Pat Brassington, David Capra, Christopher Day, Charles Dennington, Heath Franco, Andrew Hazewinkel, Matthew Hopkins, Emily Hunt, Anna John, Ramesh Mario Nithiyendran, Polixeni Papapetrou, Sarah Parker, Tom Polo 

28 October – 28 November 2014

Curated by Isobel Parker Philip, Sideshow adopts the spatial logic of the circus sideshow as an allegorical blueprint for exhibition display.

Popular from the 1850s until the mid 20th century, circus sideshows situated each individual ‘exhibit’ within a makeshift tent structure. The architectural logic of these self-enclosed spaces exploited the tension between concealment and revelation. The tents were designed to cultivate anticipation and deliver shock and awe. Their fabric walls masked displays of the exotic and the other; biological or ethnological oddities were placed on podiums and peddled as human spectacles. 

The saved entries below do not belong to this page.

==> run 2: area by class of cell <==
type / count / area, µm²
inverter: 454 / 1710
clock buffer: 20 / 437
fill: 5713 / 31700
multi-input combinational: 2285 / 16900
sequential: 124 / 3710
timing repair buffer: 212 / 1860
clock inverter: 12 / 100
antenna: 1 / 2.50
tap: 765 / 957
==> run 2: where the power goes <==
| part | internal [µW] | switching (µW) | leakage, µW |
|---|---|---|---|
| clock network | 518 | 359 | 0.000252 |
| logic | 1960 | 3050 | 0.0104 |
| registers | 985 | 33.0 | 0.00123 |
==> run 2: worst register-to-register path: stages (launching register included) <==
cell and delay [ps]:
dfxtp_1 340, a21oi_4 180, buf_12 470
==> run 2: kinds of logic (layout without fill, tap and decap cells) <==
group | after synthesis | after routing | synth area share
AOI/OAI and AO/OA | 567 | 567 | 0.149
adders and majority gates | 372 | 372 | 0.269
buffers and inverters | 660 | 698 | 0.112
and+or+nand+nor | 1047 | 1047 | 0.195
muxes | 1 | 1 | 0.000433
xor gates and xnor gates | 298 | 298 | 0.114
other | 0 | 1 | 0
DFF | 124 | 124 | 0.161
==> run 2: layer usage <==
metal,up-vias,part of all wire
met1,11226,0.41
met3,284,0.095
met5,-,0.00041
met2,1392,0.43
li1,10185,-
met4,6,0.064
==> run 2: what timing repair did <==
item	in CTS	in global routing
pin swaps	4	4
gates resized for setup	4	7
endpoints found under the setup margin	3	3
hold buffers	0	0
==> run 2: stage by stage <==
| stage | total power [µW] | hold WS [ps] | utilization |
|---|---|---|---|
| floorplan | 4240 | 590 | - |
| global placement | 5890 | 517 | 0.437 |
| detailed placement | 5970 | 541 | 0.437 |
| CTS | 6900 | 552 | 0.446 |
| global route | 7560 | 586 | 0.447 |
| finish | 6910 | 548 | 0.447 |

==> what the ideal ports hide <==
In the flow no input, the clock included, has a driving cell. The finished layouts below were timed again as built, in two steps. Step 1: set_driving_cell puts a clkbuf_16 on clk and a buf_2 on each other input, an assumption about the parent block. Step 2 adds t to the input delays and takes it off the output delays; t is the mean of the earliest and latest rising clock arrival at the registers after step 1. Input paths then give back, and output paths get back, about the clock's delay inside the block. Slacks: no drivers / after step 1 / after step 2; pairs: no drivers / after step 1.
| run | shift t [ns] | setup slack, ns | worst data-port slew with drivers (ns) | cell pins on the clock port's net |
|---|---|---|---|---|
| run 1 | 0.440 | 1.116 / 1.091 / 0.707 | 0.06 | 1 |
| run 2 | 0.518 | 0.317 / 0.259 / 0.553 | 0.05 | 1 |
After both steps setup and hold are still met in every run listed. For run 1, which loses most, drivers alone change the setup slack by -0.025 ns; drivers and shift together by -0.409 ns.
This design comes from an exercise in tuning for small area on the open sky130 flow, not from production work.
Only simulation tests tie the RTL to the original design; equivalence was not proved.
Power is estimated from default activity; no workload was simulated.

[config.mk]
export PLATFORM = sky130hd
export DESIGN_NAME = reg_file_sb
export DESIGN_NICKNAME = reg_file_sb
export VERILOG_FILES = /design/flow/design.v
export SDC_FILE = /design/flow/constraint.sdc
export NUM_CORES = 4
export LEC_CHECK = 0
export CAP_MARGIN = 20
export CORE_MARGIN = 2
export CORE_UTILIZATION = 60
export PLACE_DENSITY = 0.75
export SLEW_MARGIN = 20
export SYNTH_HIERARCHICAL = 1
[constraint.sdc]
create_clock -name core_clock -period 8.0 [get_ports {clk}]
set_input_delay 1.6000 -clock core_clock [delete_from_list [all_inputs] [get_ports {clk}]]
set_output_delay 1.6000 -clock core_clock [all_outputs]
set_load 0.01 [all_outputs]
[design.v]
module reg_file_sb #(
  parameter int unsigned XLEN   = 32,
  parameter int unsigned NREGS  = 32,
  parameter int unsigned AW     = 5,
  parameter bit          BYPASS = 1'b1
) (
  input  logic            clk,
  input  logic            reset,
  input  logic [AW-1:0]   rs1_addr,
  input  logic [AW-1:0]   rs2_addr,
  output logic [XLEN-1:0] rs1_data,
  output logic [XLEN-1:0] rs2_data,
  output logic            rs1_busy,
  output logic            rs2_busy,
  input  logic            wb_en,
  input  logic [AW-1:0]   wb_addr,
  input  logic [XLEN-1:0] wb_data,
  input  logic            iss_en,
  input  logic [AW-1:0]   iss_addr,
  input  logic            flush,
  output logic            any_busy
);
  logic [NREGS-1:0][XLEN-1:0] regs_s;     
  logic [NREGS-1:0][XLEN-1:0] regs_d;
  logic [NREGS-1:0]           nbusy_q;    
  logic [NREGS-1:0]           nbusy_d;
  logic                       phase_q;
  logic                       nclr_q;
  always_ff @(posedge clk) begin
    for (int i = 1; i < NREGS; i++) regs_s[i] <= regs_d[i];
    nbusy_q <= nbusy_d | {{(NREGS-1){1'b0}}, 1'b1};
  end
  always_ff @(posedge clk or posedge reset) begin
    if (reset) begin
      phase_q <= 1'b1;
      nclr_q  <= 1'b0;
    end else begin
      phase_q <= !phase_q;
      nclr_q  <= 1'b1;
    end
  end
  localparam int unsigned NLO = 4;
  localparam int unsigned NHI = NREGS / NLO;
  logic [NLO-1:0] w_lo, i_lo, r1_lo, r2_lo;
  logic [NHI-1:0] w_hi, i_hi, r1_hi, r2_hi;
  logic byp1, byp2, nz1, nz2, rd_ok, rd_en;
  rf_dec #(.W(2)) u_wlo  (.en(wb_en),  .a(wb_addr[1:0]),   .y(w_lo));
  rf_dec_ne #(.W(3)) u_whi (.a(wb_addr[4:2]),   .y(w_hi));
  rf_dec #(.W(2)) u_ilo  (.en(iss_en), .a(iss_addr[1:0]),  .y(i_lo));
  rf_dec_ne #(.W(3)) u_ihi (.a(iss_addr[4:2]),  .y(i_hi));
  rf_dec #(.W(2)) u_r1lo (.en(rd_en),  .a(rs1_addr[1:0]),  .y(r1_lo));
  rf_dec_ne #(.W(3)) u_r1hi (.a(rs1_addr[4:2]),  .y(r1_hi));
  rf_dec #(.W(2)) u_r2lo (.en(rd_en),  .a(rs2_addr[1:0]),  .y(r2_lo));
  rf_dec_ne #(.W(3)) u_r2hi (.a(rs2_addr[4:2]),  .y(r2_hi));
  logic [XLEN-1:0]  col_c;
  logic [NREGS-1:0] row_a, row_b, idec_n, bx_n;
  logic             flush_n;
  assign flush_n = !flush;
  for (genvar j = 0; j < XLEN; j++) begin : g_col
    rf_xor2 u_c (.a(wb_data[j]), .b(phase_q), .y(col_c[j]));
  end
  for (genvar i = 1; i < NREGS; i++) begin : g_row
    rf_nand2 u_b (.a(w_lo[i % NLO]), .b(w_hi[i / NLO]), .y(row_b[i]));
    rf_nand2 u_a (.a(row_b[i]), .b(nclr_q), .y(row_a[i]));
    for (genvar j = 0; j < XLEN; j++) begin : g_bit
      rf_oai22 u_wr (.a1(regs_s[i][j]), .a2(row_a[i]), .b1(col_c[j]), .b2(row_b[i]),
                     .y(regs_d[i][j]));
    end
    rf_nand2 u_i  (.a(i_lo[i % NLO]), .b(i_hi[i / NLO]), .y(idec_n[i]));
    rf_o21ai u_bx (.a1(nbusy_q[i]), .a2(row_a[i]), .b1(idec_n[i]), .y(bx_n[i]));
    rf_nand2 u_bn (.a(flush_n), .b(bx_n[i]), .y(nbusy_d[i]));
  end
  assign regs_d[0]  = '0;
  assign row_a[0]   = 1'b0;
  assign row_b[0]   = 1'b1;
  assign idec_n[0]  = 1'b1;
  assign bx_n[0]    = 1'b1;
  assign nbusy_d[0] = 1'b1;
  logic iw_eq;    
  rf_match u_iw (.en(iss_en), .a(iss_addr), .b(wb_addr), .y(iw_eq));
  rf_bypass u_byp1 (.wb_en(wb_en), .reset(reset), .wb_addr(wb_addr), .rs_addr(rs1_addr),
                    .byp(byp1), .nz(nz1));
  rf_bypass u_byp2 (.wb_en(wb_en), .reset(reset), .wb_addr(wb_addr), .rs_addr(rs2_addr),
                    .byp(byp2), .nz(nz2));
  assign rd_en = !reset;
  assign rd_ok = !reset && nclr_q;
  logic [NREGS-2:0] s1_n, s2_n;
  for (genvar i = 1; i < NREGS; i++) begin : g_sel
    rf_nand2 u_s1 (.a(r1_lo[i % NLO]), .b(r1_hi[i / NLO]), .y(s1_n[i-1]));
    rf_nand2 u_s2 (.a(r2_lo[i % NLO]), .b(r2_hi[i / NLO]), .y(s2_n[i-1]));
  end
  logic k1, k2;
  assign k1 = phase_q && nz1 && rd_en;
  assign k2 = phase_q && nz2 && rd_en;
  for (genvar j = 0; j < XLEN; j++) begin : g_rd
    logic [NREGS-2:0] col;
    for (genvar i = 1; i < NREGS; i++) begin : g_t
      assign col[i-1] = regs_d[i][j];
    end
    rf_rd_bit #(.N(NREGS - 1)) u_rd1 (.t(col), .s_n(s1_n), .y(rs1_data[j]), .k(k1));
    rf_rd_bit #(.N(NREGS - 1)) u_rd2 (.t(col), .s_n(s2_n), .y(rs2_data[j]), .k(k2));
  end
  logic bsel1, bsel2;
  rf_rd_sel #(.N(NREGS - 1)) u_b1 (.t(nbusy_q[NREGS-1:1]), .s_n(s1_n), .y(bsel1));
  rf_rd_sel #(.N(NREGS - 1)) u_b2 (.t(nbusy_q[NREGS-1:1]), .s_n(s2_n), .y(bsel2));
  rf_mux2 u_bm1 (.s(byp1), .a0(bsel1 && nclr_q), .a1(iw_eq), .y(rs1_busy));
  rf_mux2 u_bm2 (.s(byp2), .a0(bsel2 && nclr_q), .a1(iw_eq), .y(rs2_busy));
  rf_any_busy #(.N(NREGS - 1)) u_any (.nbusy(nbusy_q[NREGS-1:1]), .rd_ok(rd_ok), .y(any_busy));
endmodule
module rf_oai22 (
  input  logic a1,
  input  logic a2,
  input  logic b1,
  input  logic b2,
  output logic y
);
  assign y = !((a1 | a2) & (b1 | b2));
endmodule
module rf_o21ai (
  input  logic a1,
  input  logic a2,
  input  logic b1,
  output logic y
);
  assign y = !((a1 | a2) & b1);
endmodule
module rf_nand2 (
  input  logic a,
  input  logic b,
  output logic y
);
  assign y = !(a & b);
endmodule
module rf_nand3 (
  input  logic a,
  input  logic b,
  input  logic c,
  output logic y
);
  assign y = !(a & b & c);
endmodule
module rf_xor2 (
  input  logic a,
  input  logic b,
  output logic y
);
  assign y = a ^ b;
endmodule
module rf_or_reduce #(parameter int unsigned W = 16) (
  input  logic [W-1:0] a,
  output logic         y
);
  assign y = |a;
endmodule
module rf_dec #(parameter int unsigned W = 2) (
  input  logic             en,
  input  logic [W-1:0]     a,
  output logic [2**W-1:0]  y
);
  always_comb begin
    for (int i = 0; i < 2**W; i++) y[i] = en && (a == W'(i));
  end
endmodule
module rf_dec_ne #(parameter int unsigned W = 3) (
  input  logic [W-1:0]     a,
  output logic [2**W-1:0]  y
);
  always_comb begin
    for (int i = 0; i < 2**W; i++) y[i] = (a == W'(i));
  end
endmodule
module rf_match #(parameter int unsigned W = 5) (
  input  logic         en,
  input  logic [W-1:0] a,
  input  logic [W-1:0] b,
  output logic         y
);
  assign y = en && (a == b);
endmodule
module rf_bypass #(parameter int unsigned W = 5) (
  input  logic         wb_en,
  input  logic         reset,
  input  logic [W-1:0] wb_addr,
  input  logic [W-1:0] rs_addr,
  output logic         byp,
  output logic         nz
);
  assign nz  = |rs_addr;
  assign byp = wb_en && !reset && nz && (wb_addr == rs_addr);
endmodule
module rf_any_busy #(parameter int unsigned N = 31) (
  input  logic [N-1:0] nbusy,
  input  logic         rd_ok,
  output logic         y
);
  assign y = rd_ok && !(&nbusy);
endmodule
module rf_rd_sel #(parameter int unsigned N = 31) (
  input  logic [N-1:0] t,
  input  logic [N-1:0] s_n,
  output logic         y
);
  localparam int unsigned NP = (N + 1) / 2;
  logic [NP-1:0] pair;
  for (genvar p = 0; p < N / 2; p++) begin : g_pair
    rf_oai22 u_pair (.a1(t[2*p]), .a2(s_n[2*p]), .b1(t[2*p+1]), .b2(s_n[2*p+1]), .y(pair[p]));
  end
  if (N % 2 == 1) begin : g_single
    rf_nor2 u_single (.a(t[N-1]), .b(s_n[N-1]), .y(pair[NP-1]));
  end
  rf_or_reduce #(.W(NP)) u_or (.a(pair), .y(y));
endmodule
module rf_rd_bit #(parameter int unsigned N = 31) (
  input  logic [N-1:0] t,
  input  logic [N-1:0] s_n,
  input  logic         k,
  output logic         y
);
  logic raw;
  rf_rd_sel #(.N(N)) u_sel (.t(t), .s_n(s_n), .y(raw));
  rf_xor2 u_fix (.a(raw), .b(k), .y(y));
endmodule
module rf_nor2 (
  input  logic a,
  input  logic b,
  output logic y
);
  assign y = !(a | b);
endmodule
module rf_mux2 (
  input  logic s,
  input  logic a0,
  input  logic a1,
  output logic y
);
  assign y = s ? a1 : a0;
endmodule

Sideshow  re-stages the exchange between the unseen and the exposed. A series of micro-exhibitions are contained within freestanding tents erected in the gallery. Pulling back the curtain, the viewer is confronted with a profusion of grotesque and manipulated bodies. In these partitioned and screened spaces the body becomes a curiosity and the object becomes a performative agent.

Exhibition catalogue

The exhibition is accompanied by a print catalogue designed by Daryl Prondoso, with an essay by Isobel Parker Philip.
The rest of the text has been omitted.